Un empresario africano puso el dedo en la yaga cuando pidió el consejo de los participantes en el primer panel sobre temas económicos. El empresario dijo que por años todos los organismos internacionales y los consultores privados que su país había invitado les enfatizaban la necesidad de imitar a los “tigres” asiáticos. A la luz de la crisis actual, se preguntaba el empresario, ¿qué opción quedaba? La realidad es que las opciones no son muchas y, en todo caso, no son distintas a las que tienen todos los demás países del mundo. Los países asiáticos lograron tasas de crecimiento verdaderamente milagrosas a lo largo de varias décadas. Sin embargo, algunos de los fundamentos de esas tasas de crecimiento acabaron siendo mucho más endebles de lo que parecían a primera vista.

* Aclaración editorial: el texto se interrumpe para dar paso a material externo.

### src/hw/cec_pkg.sv
// Shared constants for the converter enable and clock control block.
package cec_pkg;
    // ----------------------------------------
    // Pin select codes
    // ----------------------------------------
    localparam logic [1:0] SEL_REG = 2'h0;
    localparam logic [1:0] SEL_PIN_A = 2'h1;
    localparam logic [1:0] SEL_PIN_B = 2'h2;
    localparam logic [1:0] SEL_PIN_C = 2'h3;
    // ----------------------------------------
    // Timing
    // ----------------------------------------
    localparam int CLK_HZ = 20000000;
    localparam int SC_TIMEOUT_US = 1000;
    localparam int SC_TIMEOUT_CYC = SC_TIMEOUT_US * (CLK_HZ / 1000000);
    localparam int DELAY_STEP_US = 500;
    localparam int DELAY_STEP_CYC = DELAY_STEP_US * (CLK_HZ / 1000000);
    localparam int MEAS_WINDOW_US = 100;
    localparam int MEAS_WINDOW_CYC = MEAS_WINDOW_US * (CLK_HZ / 1000000);
    // Sync clock limits: -30 % and +10 % of nominal, counted over the window.
    localparam int FREQ_LO_PCT = 70;
    localparam int FREQ_HI_PCT = 110;
    localparam logic [4:0] FREQ_RESET = 5'h01;
    localparam logic STEPUP_DISCHARGE_RESET = 1'b1;
    // ----------------------------------------
    // Device operating states
    // ----------------------------------------
    typedef enum logic [1:0] {
        ST_RESET = 2'b00,
        ST_CFG_READ = 2'b01,
        ST_STANDBY = 2'b10,
        ST_ACTIVE = 2'b11
    } cec_state_t;
    localparam int CFG_READ_CYC = 64;
endpackage
## config.mk

```make
export PLATFORM = sky130hd
export DESIGN_NAME = dsv_command_handler
export DESIGN_NICKNAME = d
export VERILOG_FILES = /design/src/include/dsv_pkg.sv /design/src/logic/dsv_command_handler.sv
export SDC_FILE = /design/constraint.sdc
export NUM_CORES = 1
export LEC_CHECK = 0
export CAP_MARGIN = 25
export CORE_ASPECT_RATIO = 0.6
export CORE_MARGIN = 2
export CORE_UTILIZATION = 55
export DETAILED_ROUTE_END_ITERATION = 16
export DONT_BUFFER_PORTS = 1
export PLACE_DENSITY = 0.8
export SYNTH_ARGS = -nofsm -noshare
export SYNTH_HDL_FRONTEND = slang
export SYNTH_SLANG_ARGS = --single-unit
```

## constraint.sdc

```tcl
create_clock -name clk_sys -period 2.1 [get_ports clk_sys]
set_clock_uncertainty 0.15 [all_clocks]
set_input_delay 0.21 -clock clk_sys [delete_from_list [all_inputs] [get_ports clk_sys]]
set_output_delay 0.21 -clock clk_sys [all_outputs]
set_load 0.01 [all_outputs]
```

La mayoría de los países que entraron en crisis, pero sobre todo Tailandia, Corea e Indonesia, compartían tres características en común: primero, las finanzas de sus gobiernos eran fundamentalmente sanas; segundo, todos tenían tasas de ahorro interno muy elevadas; y, tercero, todos habían experimentado un crecimiento brutal en la cartera mala de sus bancos. Los bancos llevaban años otorgando créditos dudosos. Como la tasa de crecimiento de la economía era muy elevada, las utilidades de los proyectos buenos compensaban las pérdidas en los malos. No hay que olvidar que muchos de estos países se caracterizan por la existencia de grupos industriales enormes, donde conviven empresas exitosas y empresas fallidas. Con el tiempo, una porción creciente de los créditos se dirigió a la construcción de edificios, clubes de golf y demás, lo que tuvo el efecto adicional de crear una inflación extraordinaria en los precios de los terrenos, propiedades y acciones. El caso es que muchos de los créditos no se transformaron en proyectos rentables.

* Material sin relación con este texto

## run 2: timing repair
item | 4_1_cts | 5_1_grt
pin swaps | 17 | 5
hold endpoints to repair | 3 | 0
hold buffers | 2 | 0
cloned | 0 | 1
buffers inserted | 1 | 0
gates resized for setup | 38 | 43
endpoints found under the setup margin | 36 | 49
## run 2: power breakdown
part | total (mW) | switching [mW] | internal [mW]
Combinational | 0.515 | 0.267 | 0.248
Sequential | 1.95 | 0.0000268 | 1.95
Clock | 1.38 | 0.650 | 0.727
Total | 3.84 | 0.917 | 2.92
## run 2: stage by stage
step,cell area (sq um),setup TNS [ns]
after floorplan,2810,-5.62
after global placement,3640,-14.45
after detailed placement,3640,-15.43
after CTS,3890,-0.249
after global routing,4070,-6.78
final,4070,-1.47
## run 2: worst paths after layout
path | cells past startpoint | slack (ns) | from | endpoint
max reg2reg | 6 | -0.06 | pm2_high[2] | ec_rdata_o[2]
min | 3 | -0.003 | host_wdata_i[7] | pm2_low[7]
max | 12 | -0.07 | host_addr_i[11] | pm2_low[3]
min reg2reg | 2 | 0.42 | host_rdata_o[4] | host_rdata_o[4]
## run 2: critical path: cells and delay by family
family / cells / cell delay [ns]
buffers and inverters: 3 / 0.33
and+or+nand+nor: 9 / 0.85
File: src/shared/cpl_pkg.sv
// package: command port constants, types and host command and pin structs
package cpl_pkg;
	// port-select pattern that routes the bus to the command path
	localparam logic [2:0]  SEL_COMMAND       = 3'h4;
	localparam logic [2:0]  SEL_IDLE          = 3'h0;
	// command byte fields
	localparam int          CMD_ADDR_BIT      = 7;
	localparam int          CMD_READ_BIT      = 6;
	localparam logic [7:0]  CMD_ADDR_FLAG     = 8'h80;
	localparam logic [7:0]  CMD_READ_FLAG     = 8'h40;
	localparam logic [7:0]  CMD_REG_MASK      = 8'h3f;
	localparam logic [7:0]  CMD_NIB_MASK      = 8'h0f;
	// register offsets of the device
	localparam logic [5:0]  REG_IFACE_CONFIG  = 6'h01;
	localparam logic [5:0]  REG_DESC_LOAD     = 6'h30;
	localparam logic [5:0]  REG_XADDR_LO      = 6'h3a;
	localparam logic [5:0]  REG_XADDR_HI      = 6'h3b;
	localparam logic [5:0]  REG_XDATA         = 6'h3c;
	localparam logic [15:0] REG_SPEED_OVERRIDE = 16'he6fb;
	localparam logic [7:0]  SPEED_FS_ONLY     = 8'h02;
	// descriptor storage and default-descriptor length
	localparam int          DESC_RAM_BYTES    = 500;
	localparam logic [15:0] DESC_DEFAULT_LEN  = 16'h0006;
	// strobe timing in ref clocks (40 ns each)
	localparam int          STROBE_NS         = 80;
	localparam int          CLK_NS            = 40;
	localparam int          STROBE_CYC        = (STROBE_NS + CLK_NS - 1) / CLK_NS;
	// read strobe one cycle longer so synchronised data has settled at capture
	localparam int          READ_CYC          = STROBE_CYC + 1;

	// host command on the user side
	typedef struct packed {
		logic        read;   // read one register
		logic [5:0]  addr;
		logic [7:0]  data;
	} cpl_cmd_t;

	// pins driven toward the device
	typedef struct packed {
		logic [2:0]  sel;
		logic        cs_n;
		logic        wr_n;
		logic        rd_n;
		logic        oe_n;
	} cpl_pins_t;
endpackage : cpl_pkg

File: src/hdl/cpl_sync.sv
// file: two-stage synchroniser for device pins
`timescale 1ns/1ps
module cpl_sync #(
	parameter int         W       = 1,
	parameter logic [W-1:0] RST_VAL = '0
) (
	input  wire logic         ref_clk_in,
	input  wire logic         rst_in,
	input  wire logic [W-1:0] d_in,
	output logic      [W-1:0] q_out
);
	logic [W-1:0] meta_reg;
	logic [W-1:0] sync_reg;
	logic [W-1:0] meta_next;
	logic [W-1:0] sync_next;

	// first stage only feeds the second
	always_comb begin
		meta_next = d_in;
		sync_next = meta_reg;
	end

	// reset to the idle level of each pin, so no false edge follows reset
	always_ff @(posedge ref_clk_in or posedge rst_in) begin
		if (rst_in) begin
			meta_reg <= RST_VAL;
			sync_reg <= RST_VAL;
		end else begin
			meta_reg <= meta_next;
			sync_reg <= sync_next;
		end
	end

	assign q_out = sync_reg;
endmodule : cpl_sync

File: src/hdl/cpl_desc_mem.sv
// file: descriptor staging memory with registered read data
`timescale 1ns/1ps
module cpl_desc_mem #(
	parameter int DEPTH = 500,
	parameter int AW    = 9
) (
	input  wire logic          ref_clk_in,
	input  wire logic          wr_en_in,
	input  wire logic [AW-1:0] wr_addr_in,
	input  wire logic [7:0]    wr_data_in,
	input  wire logic [AW-1:0] rd_addr_in,
	output logic      [7:0]    rd_data_out
);
	logic [7:0] mem [DEPTH];
	logic [7:0] rd_data_reg;

	// synchronous write, registered read
	always_ff @(posedge ref_clk_in) begin
		if (wr_en_in) begin
			mem[wr_addr_in] <= wr_data_in;
		end
		rd_data_reg <= mem[rd_addr_in];
	end

	assign rd_data_out = rd_data_reg;
endmodule : cpl_desc_mem
`src/logic/wcr_pkg.sv`:
```
// Shared constants, register map and types for the watchdog, clock and reset block
package wcr_pkg;

	// ----------------------------------------------------------------
	// Timing
	// ----------------------------------------------------------------
	localparam int unsigned PCLK_HZ         = 25_000_000;
	localparam int unsigned WDT_OSC_HZ      = 32_000;
	localparam int unsigned WDT_BASE_MS     = 18;
	localparam int unsigned STAB_MS         = 18;
	localparam int unsigned WDT_DEFAULT_MS  = 144;
	localparam int unsigned WDT_BASE_TICKS  = (WDT_BASE_MS * WDT_OSC_HZ + 999) / 1000;
	localparam int unsigned STAB_TICKS      = (STAB_MS * WDT_OSC_HZ + 999) / 1000;
	localparam int unsigned CNT_W           = 16;

	// ----------------------------------------------------------------
	// Register indices (byte address is four times the index)
	// ----------------------------------------------------------------
	localparam int unsigned ADDR_W          = 12;
	localparam logic [7:0]  IDX_STATUS      = 8'h03;
	localparam logic [7:0]  IDX_OPTION      = 8'h81;
	localparam logic [7:0]  IDX_OSC_CTRL    = 8'h88;
	localparam logic [7:0]  IDX_WDT_CTRL    = 8'h89;
	localparam logic [7:0]  IDX_COMMAND     = 8'h8A;

	// ----------------------------------------------------------------
	// Reset values, masks and field positions
	// ----------------------------------------------------------------
	localparam logic [7:0]  OPTION_RESET    = 8'h7B;
	localparam logic [7:0]  OPTION_MASK     = 8'h7F;
	localparam logic [7:0]  OSC_CTRL_RESET  = 8'h60;
	localparam logic [7:0]  OSC_CTRL_MASK   = 8'h70;
	localparam logic [7:0]  WDT_CTRL_RESET  = 8'h00;
	localparam logic [7:0]  WDT_CTRL_MASK   = 8'h01;
	localparam int unsigned OSC_DIV_LSB     = 4;
	localparam int unsigned WDT_EN_BIT      = 0;
	localparam int unsigned CMD_CLEAR_BIT   = 0;
	localparam int unsigned CMD_STOP_BIT    = 1;
	localparam int unsigned ST_TO_BIT       = 4;
	localparam int unsigned ST_PD_BIT       = 3;
	localparam logic [2:0]  DIV_LF_CODE     = 3'h0;
	localparam logic [10:0] FETCH_RESET     = 11'h000;

	// ----------------------------------------------------------------
	// Types
	// ----------------------------------------------------------------
	typedef enum logic [1:0]
	{
		WCR_POWER_WAIT = 2'b00,
		WCR_INIT       = 2'b01,
		WCR_OSC_START  = 2'b10,
		WCR_RUN        = 2'b11
	} wcr_seq_t;

	typedef struct packed
	{
		logic overflow_flag;
		logic sleep_flag;
	} wcr_flags_t;

	typedef struct packed
	{
		logic [3:0] other;
		logic       prescaler_owner_select;
		logic [2:0] prescale_ratio;
	} wcr_option_t;

	// ----------------------------------------------------------------
	// Helpers
	// ----------------------------------------------------------------
	function automatic logic [7:0] wcr_pow2_mask(input logic [3:0] n);
		logic [8:0] one_hot;
		one_hot = 9'h001 << n;
		return 8'(one_hot - 9'h001);
	endfunction

endpackage

```
`src/logic/wcr_clk_div.sv`:
```
// System clock divider and four-phase instruction timing
`timescale 1ns/10ps
module wcr_clk_div
	import wcr_pkg::*;
(
	input  wire logic       pclk,
	input  wire logic       presetn,
	input  wire logic       run,
	input  wire logic [2:0] clock_divide_select,
	input  wire logic       osc_16mhz,
	input  wire logic       lf_tick,
	output logic            sys_tick,
	output logic            phase_one_clock,
	output logic            phase_four_clock
);

	// ----------------------------------------------------------------
	// Divide ratio
	// ----------------------------------------------------------------
	logic [7:0] div_cnt_reg;
	logic [1:0] phase_reg;
	logic [3:0] div_shift;
	logic [7:0] div_last;
	logic       lf_mode;
	logic       tick_next;

	// Code 111 is /1; an 8 MHz source needs one extra halving
	assign div_shift = {1'b0, 3'h7 - clock_divide_select} + {3'h0, ~osc_16mhz};
	assign div_last  = wcr_pow2_mask(div_shift);
	assign lf_mode   = (clock_divide_select == DIV_LF_CODE);
	// The >= keeps a ratio change mid-count from skipping a whole wrap
	assign tick_next = run & (lf_mode ? lf_tick : (div_cnt_reg >= div_last));

	// ----------------------------------------------------------------
	// Counter and phases
	// ----------------------------------------------------------------
	always_ff @(posedge pclk or negedge presetn)
	begin
		if (!presetn)
			div_cnt_reg <= 8'h00;
		else if (!run || tick_next)
			div_cnt_reg <= 8'h00;
		else
			div_cnt_reg <= div_cnt_reg + 8'h01;
	end

	// Phase parks at four so the first tick after start is phase one
	always_ff @(posedge pclk or negedge presetn)
	begin
		if (!presetn)
		begin
			phase_reg        <= 2'h3;
			sys_tick         <= 1'b0;
			phase_one_clock  <= 1'b0;
			phase_four_clock <= 1'b0;
		end
		else
		begin
			sys_tick         <= tick_next;
			phase_one_clock  <= tick_next & (phase_reg == 2'h3);
			phase_four_clock <= tick_next & (phase_reg == 2'h2);
			if (!run)
				phase_reg <= 2'h3;
			else if (tick_next)
				phase_reg <= phase_reg + 2'h1;
		end
	end

endmodule

```
`src/logic/wcr_watchdog_ctrl.sv`:
```
// Watchdog, shared scaler, reset sequencer and APB registers
`timescale 1ns/10ps
module wcr_watchdog_ctrl
	import wcr_pkg::*;
#(
	parameter int unsigned BASE_TICKS = WDT_BASE_TICKS,
	parameter int unsigned HOLD_TICKS = STAB_TICKS
)
(
	input  wire logic              pclk,
	input  wire logic              presetn,
	input  wire logic              psel,
	input  wire logic              penable,
	input  wire logic              pwrite,
	input  wire logic [ADDR_W-1:0] paddr,
	input  wire logic [31:0]       pwdata,
	output logic      [31:0]       prdata,
	output logic                   pready,
	output logic                   pslverr,
	input  wire logic              wdt_osc_pin,
	input  wire logic              low_voltage_reset,
	input  wire logic              cfg_watchdog_force,
	input  wire logic              cfg_osc_16mhz,
	input  wire logic              timer_tick,
	input  wire logic              timer_written,
	output logic                   timer_scaled_tick,
	output logic                   core_reset_n,
	output logic                   watchdog_reset_event,
	output logic      [10:0]       fetch_addr,
	output logic                   sys_tick,
	output logic                   phase_one_clock,
	output logic                   phase_four_clock
);

	localparam logic [CNT_W-1:0] BASE_LAST = CNT_W'(BASE_TICKS - 1);
	localparam logic [CNT_W-1:0] HOLD_LAST = CNT_W'(HOLD_TICKS - 1);

	// ----------------------------------------------------------------
	// Pin synchronisers
	// ----------------------------------------------------------------
	logic [2:0] osc_sync_reg;
	logic [2:0] lvr_sync_reg;
	logic       osc_level_reg;
	logic       lvr_level_reg;
	logic       osc_agree;
	logic       lvr_agree;
	logic       osc_tick;

	assign osc_agree = (osc_sync_reg[1] == osc_sync_reg[2]);
	assign lvr_agree = (lvr_sync_reg[1] == lvr_sync_reg[2]);
	// Rising edge of the filtered oscillator level
	assign osc_tick  = osc_agree & osc_sync_reg[2] & ~osc_level_reg;

	always_ff @(posedge pclk or negedge presetn)
	begin
		if (!presetn)
		begin
			osc_sync_reg  <= 3'h0;
			lvr_sync_reg  <= 3'h0;
			osc_level_reg <= 1'b0;
			lvr_level_reg <= 1'b0;
		end
		else
		begin
			osc_sync_reg <= {osc_sync_reg[1:0], wdt_osc_pin};
			lvr_sync_reg <= {lvr_sync_reg[1:0], low_voltage_reset};
			if (osc_agree)
				osc_level_reg <= osc_sync_reg[2];
			if (lvr_agree)
				lvr_level_reg <= lvr_sync_reg[2];
		end
	end

	// ----------------------------------------------------------------
	// Registers and APB decode
	// ----------------------------------------------------------------
	wcr_option_t option_reg;
	logic [7:0]  osc_ctrl_reg;
	logic [7:0]  wdt_ctrl_reg;
	wcr_flags_t  flags_reg;
	wcr_seq_t    seq_reg;
	wcr_seq_t    seq_next;

	logic [7:0]  reg_index;
	logic        addr_ok;
	logic        hit_status;
	logic        hit_option;
	logic        hit_osc;
	logic        hit_wdt;
	logic        hit_cmd;
	logic        mapped;
	logic        setup_phase;
	logic        write_fire;
	logic [7:0]  rd_byte;
	logic [7:0]  status_byte;
	logic        regs_init;
	logic        clear_op;
	logic        stop_op;
	logic        clear_any;

	assign reg_index   = paddr[9:2];
	assign addr_ok     = (paddr[1:0] == 2'h0) & (paddr[ADDR_W-1:10] == 2'h0);
	assign hit_status  = addr_ok & (reg_index == IDX_STATUS);
	assign hit_option  = addr_ok & (reg_index == IDX_OPTION);
	assign hit_osc     = addr_ok & (reg_index == IDX_OSC_CTRL);
	assign hit_wdt     = addr_ok & (reg_index == IDX_WDT_CTRL);
	assign hit_cmd     = addr_ok & (reg_index == IDX_COMMAND);
	assign mapped      = hit_status | hit_option | hit_osc | hit_wdt | hit_cmd;
	assign setup_phase = psel & ~penable;
	assign write_fire  = psel & penable & pwrite & pready & ~pslverr;

	assign status_byte = (8'(flags_reg.overflow_flag) << ST_TO_BIT)
		| (8'(flags_reg.sleep_flag) << ST_PD_BIT);
	assign rd_byte     = hit_status ? status_byte :
		hit_option ? (option_reg & OPTION_MASK) :
		hit_osc ? (osc_ctrl_reg & OSC_CTRL_MASK) :
		hit_wdt ? (wdt_ctrl_reg & WDT_CTRL_MASK) : 8'h00;

	// Register defaults return while the sequencer is in the power-wait or init state
	assign regs_init   = (seq_reg == WCR_INIT) | (seq_reg == WCR_POWER_WAIT);
	assign clear_op    = write_fire & hit_cmd & pwdata[CMD_CLEAR_BIT];
	assign stop_op     = write_fire & hit_cmd & pwdata[CMD_STOP_BIT];
	assign clear_any   = clear_op | stop_op;

	// Zero-wait slave: data and error are prepared in the setup cycle
	always_ff @(posedge pclk or negedge presetn)
	begin
		if (!presetn)
		begin
			prdata  <= 32'h0000_0000;
			pready  <= 1'b0;
			pslverr <= 1'b0;
		end
		else
		begin
			pready <= 1'b1;
			if (setup_phase)
			begin
				prdata  <= {24'h00_0000, pwrite ? 8'h00 : rd_byte};
				pslverr <= ~mapped;
			end
		end
	end

	always_ff @(posedge pclk or negedge presetn)
	begin
		if (!presetn)
		begin
			option_reg   <= OPTION_RESET;
			osc_ctrl_reg <= OSC_CTRL_RESET;
			wdt_ctrl_reg <= WDT_CTRL_RESET;
		end
		else if (regs_init)
		begin
			option_reg   <= OPTION_RESET;
			osc_ctrl_reg <= OSC_CTRL_RESET;
			wdt_ctrl_reg <= WDT_CTRL_RESET;
		end
		else if (write_fire)
		begin
			if (hit_option)
				option_reg <= pwdata[7:0] & OPTION_MASK;
			if (hit_osc)
				osc_ctrl_reg <= pwdata[7:0] & OSC_CTRL_MASK;
			if (hit_wdt)
				wdt_ctrl_reg <= pwdata[7:0] & WDT_CTRL_MASK;
		end
	end

	// ----------------------------------------------------------------
	// Watchdog counter and shared scaler
	// ----------------------------------------------------------------
	logic [CNT_W-1:0] base_cnt_reg;
	logic [7:0]       scaler_reg;
	logic             owner_wdt;
	logic             wdt_active;
	logic             base_ovf;
	logic [7:0]       wdt_last;
	logic [7:0]       tmr_last;
	logic             scaler_wrap;
	logic             wdt_fire;
	logic             tmr_step;

	assign owner_wdt   = option_reg.prescaler_owner_select;
	// Force bit overrides the software enable; counting only while running
	assign wdt_active  = (cfg_watchdog_force | wdt_ctrl_reg[WDT_EN_BIT])
		& (seq_reg == WCR_RUN);
	assign base_ovf    = wdt_active & osc_tick & (base_cnt_reg == BASE_LAST);
	assign wdt_last    = wcr_pow2_mask({1'b0, option_reg.prescale_ratio});
	assign tmr_last    = wcr_pow2_mask({1'b0, option_reg.prescale_ratio} + 4'h1);
	assign scaler_wrap = scaler_reg == (owner_wdt ? wdt_last : tmr_last);
	// Without the scaler the watchdog runs 1:1; a clear in the same cycle wins
	assign wdt_fire    = base_ovf & (~owner_wdt | scaler_wrap) & ~clear_any;
	assign tmr_step    = ~owner_wdt & timer_tick & (seq_reg == WCR_RUN);

	always_ff @(posedge pclk or negedge presetn)
	begin
		if (!presetn)
			base_cnt_reg <= '0;
		else if (regs_init || clear_any)
			base_cnt_reg <= '0;
		else if (wdt_active && osc_tick)
			base_cnt_reg <= (base_cnt_reg == BASE_LAST) ? '0 : base_cnt_reg + 1'b1;
	end

	// A single counter: whichever side owns it is the only one that steps it
	always_ff @(posedge pclk or negedge presetn)
	begin
		if (!presetn)
			scaler_reg <= 8'h00;
		else if (regs_init)
			scaler_reg <= 8'h00;
		else if (owner_wdt && clear_any)
			scaler_reg <= 8'h00;
		else if (!owner_wdt && timer_written)
			scaler_reg <= 8'h00;
		else if ((owner_wdt && base_ovf) || tmr_step)
			scaler_reg <= scaler_wrap ? 8'h00 : scaler_reg + 8'h01;
	end

	always_ff @(posedge pclk or negedge presetn)
	begin
		if (!presetn)
		begin
			timer_scaled_tick    <= 1'b0;
			watchdog_reset_event <= 1'b0;
		end
		else
		begin
			timer_scaled_tick    <= owner_wdt ? timer_tick : (tmr_step & scaler_wrap);
			watchdog_reset_event <= wdt_fire;
		end
	end

	// ----------------------------------------------------------------
	// Status flags
	// ----------------------------------------------------------------
	// Flags survive the init state so software can read the reset cause
	always_ff @(posedge pclk or negedge presetn)
	begin
		if (!presetn)
			flags_reg <= '{overflow_flag: 1'b1, sleep_flag: 1'b1};
		else if (lvr_level_reg)
			flags_reg <= '{overflow_flag: 1'b1, sleep_flag: 1'b1};
		else if (wdt_fire)
			flags_reg.overflow_flag <= 1'b0;
		else if (stop_op)
			flags_reg <= '{overflow_flag: 1'b1, sleep_flag: 1'b0};
		else if (clear_op)
			flags_reg <= '{overflow_flag: 1'b1, sleep_flag: 1'b1};
	end

	// ----------------------------------------------------------------
	// Reset sequencer
	// ----------------------------------------------------------------
	logic [CNT_W-1:0] hold_cnt_reg;
	logic             hold_done;

	assign hold_done = osc_tick & (hold_cnt_reg == HOLD_LAST);

	always_comb
	begin
		seq_next = seq_reg;
		unique case (seq_reg)
			WCR_POWER_WAIT:
				if (!lvr_level_reg)
					seq_next = WCR_INIT;
			WCR_INIT:
				seq_next = WCR_OSC_START;
			WCR_OSC_START:
				if (hold_done)
					seq_next = WCR_RUN;
			WCR_RUN:
				seq_next = WCR_RUN;
		endcase
		if (lvr_level_reg)
			seq_next = WCR_POWER_WAIT;
		else if (wdt_fire)
			seq_next = WCR_INIT;
	end

	// Oscillator timing means the hold is only as exact as the RC source
	always_ff @(posedge pclk or negedge presetn)
	begin
		if (!presetn)
			hold_cnt_reg <= '0;
		else if (seq_reg != WCR_OSC_START)
			hold_cnt_reg <= '0;
		else if (osc_tick)
			hold_cnt_reg <= hold_cnt_reg + 1'b1;
	end

	always_ff @(posedge pclk or negedge presetn)
	begin
		if (!presetn)
		begin
			seq_reg      <= WCR_POWER_WAIT;
			core_reset_n <= 1'b0;
		end
		else
		begin
			seq_reg      <= seq_next;
			core_reset_n <= (seq_next == WCR_RUN);
		end
	end

	// ----------------------------------------------------------------
	// Clock divider and fetch address
	// ----------------------------------------------------------------
	wcr_clk_div u_clk_div
	(
		.pclk                (pclk),
		.presetn             (presetn),
		.run                 (seq_reg == WCR_RUN),
		.clock_divide_select (osc_ctrl_reg[OSC_DIV_LSB +: 3]),
		.osc_16mhz           (cfg_osc_16mhz),
		.lf_tick             (osc_tick),
		.sys_tick            (sys_tick),
		.phase_one_clock     (phase_one_clock),
		.phase_four_clock    (phase_four_clock)
	);

	always_ff @(posedge pclk or negedge presetn)
	begin
		if (!presetn)
			fetch_addr <= FETCH_RESET;
		else if (seq_next != WCR_RUN)
			fetch_addr <= FETCH_RESET;
		else if (phase_one_clock)
			fetch_addr <= fetch_addr + 11'h001;
	end

endmodule

```
`config.mk`:
```
export PLATFORM = sky130hd
export DESIGN_NAME = wcr_watchdog_ctrl
export DESIGN_NICKNAME = d
export VERILOG_FILES = /design/src/logic/wcr_pkg.sv /design/src/logic/wcr_clk_div.sv /design/src/logic/wcr_watchdog_ctrl.sv
export SDC_FILE = /design/constraint.sdc
export NUM_CORES = 1
export LEC_CHECK = 0
export BUFFER_PORTS_ARGS = -buffer_cell sky130_fd_sc_hd__buf_2
export CAP_MARGIN = 20
export CORE_AREA = 2 2 113 159
export CTS_CLUSTER_DIAMETER = 150
export CTS_CLUSTER_SIZE = 20
export DETAILED_ROUTE_END_ITERATION = 6
export DIE_AREA = 0 0 115 161
export HOLD_SLACK_MARGIN = 0.08
export SETUP_SLACK_MARGIN = 0.02
export SYNTH_ARGS = -nofsm -noshare
export SYNTH_HDL_FRONTEND = slang
export SYNTH_HIERARCHICAL = 1
export SYNTH_SLANG_ARGS = --single-unit
```
`constraint.sdc`:
```
create_clock -name pclk -period 3.3 [get_ports pclk]
set_input_delay 0.66 -clock pclk [delete_from_list [all_inputs] [get_ports pclk]]
set_output_delay 0.66 -clock pclk [all_outputs]
set_load 0.005 [all_outputs]
```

La cartera mala de los bancos creció tanto que acabó por crear una situación de extraordinaria vulnerabilidad: súbitamente el círculo virtuoso de antes desapareció cuando el flujo de fondos hacia los bancos acabó siendo menor que el de sus obligaciones. Lo más impresionante fue la velocidad con la que se desplomaron los precios de los bienes y empresas a las que se les había otorgado los créditos. Una vez que el círculo dejó de ser virtuoso, todo el esquema se desplomó. Economías pujantes y florecientes se encontraron con que lo único que se requería para caer en una crisis de extraordinarias dimensiones era que una empresa dejara de pagar sus créditos. La primera fue seguida por la segunda y ésta por la tercera. En unos cuantos días, los proveedores habían dejado de entregar producto a sus clientes por temor a que no les pagaran. La población se asustó y comenzó a comprar moneda extranjera. Total que, en unos cuántos días, colosos tan imponentes como Corea se encontraban en crisis.
El verdadero problema no se encuentra en la sucesión de eventos que llevaron a la explosión de la crisis misma, pues el problema financiero parece fácil de dilucidar. El verdadero problema yace en la manera en que esas sociedades asignaban los recursos de la sociedad. En lugar de que los bancos analizaran cuidadosamente la situación financiera de sus clientes y el riesgo que entrañaban los proyectos que estaban financiando, el gobierno decidía a quién se le otorgaban una parte importante de esos créditos y en qué condiciones. Era frecuente encontrar que los proyectos preferidos de la burocracia recibían todo el financiamiento que requerían, a tasas de interés sumamente bajas, no porque el proyecto fuese bueno, sino porque le gustaba al gobierno. Los bancos eran vistos como instrumento al servicio de la política industrial, lo que hizo que los gobiernos tuviesen inadecuadas regulaciones así como una laxa supervisión de las instituciones financieras.
La mayoría de los países asiáticos comparten otra característica: por una parte cuentan con empresas extraordinariamente exitosas que exportan en forma prodigiosa. Por la otra, tienen empresas que típicamente han producido para un mercado interno totalmente aislado del resto del mundo, lo que las ha hecho sumamente primitivas, muy poco productivas y totalmente incapaces de competir con las importaciones ahora que se están comenzando a liberalizar. Las empresas altamente exportadoras, aunque no siempre muy rentables, al menos podrán sobrevivir. En cambio, las empresas orientadas al mercado interno van a encontrarse con enormes dificultades. Algo no muy distinto a lo que le ocurre a muchas empresas mexicanas.
A pesar de su exitoso pasado, las economías del sudeste asiático están enfrentando problemas sumamente serios. La manera en que funcionaban en el pasado ha quebrado y ahora se enfrentan a la necesidad de tener que adoptar los mecanismos de mercado que, por décadas, habían rechazado por considerarlos superados. En este sentido, la crisis asiática va a ser mucho más traumática que la que México experimentó en 1995, pues no se trata meramente de corregir una situación financiera anómala, sino de alterar radicalmente la manera de tomar decisiones en la economía y de asignar recursos en la sociedad. Es decir, la esencia de la actividad económica. A pesar de lo anterior, muchos de los analistas que expusieron sus ideas en Davos señalaban con gran claridad que las fortalezas inherentes a un enorme número de empresas asiáticas son tan grandes que no van a tomar mucho tiempo en recuperarse.
Quizá la principal lección para nosotros de la crisis asiática es que no se puede depender exclusivamente de grandes -y muy exitosos – grupos industriales para el desarrollo económico de largo plazo, sino que se necesita estimular el desarrollo de empresas medianas y pequeñas en un ambiente competitivo. En lugar de ser la fuente de riqueza interminable, la existencia de enormes grupos industriales en países como Corea ha probado ser un enorme pasivo en este momento de crisis. Las empresas medianas y pequeñas entrañan muchos problemas pero, si su número es muy grande, la vulnerabilidad inherente a las empresas de menor tamaño se podría compensar con su multiplicidad. Quizá no sea casual que las economías más afectadas en Asia sean precisamente aquellas cracterizadas por enormes grupos industriales, todos ellos apoyados por gobiernos arrogantes, convencidos de conocer mejor que sus propios ciudadanos lo que la economía -y la sociedad- necesitan.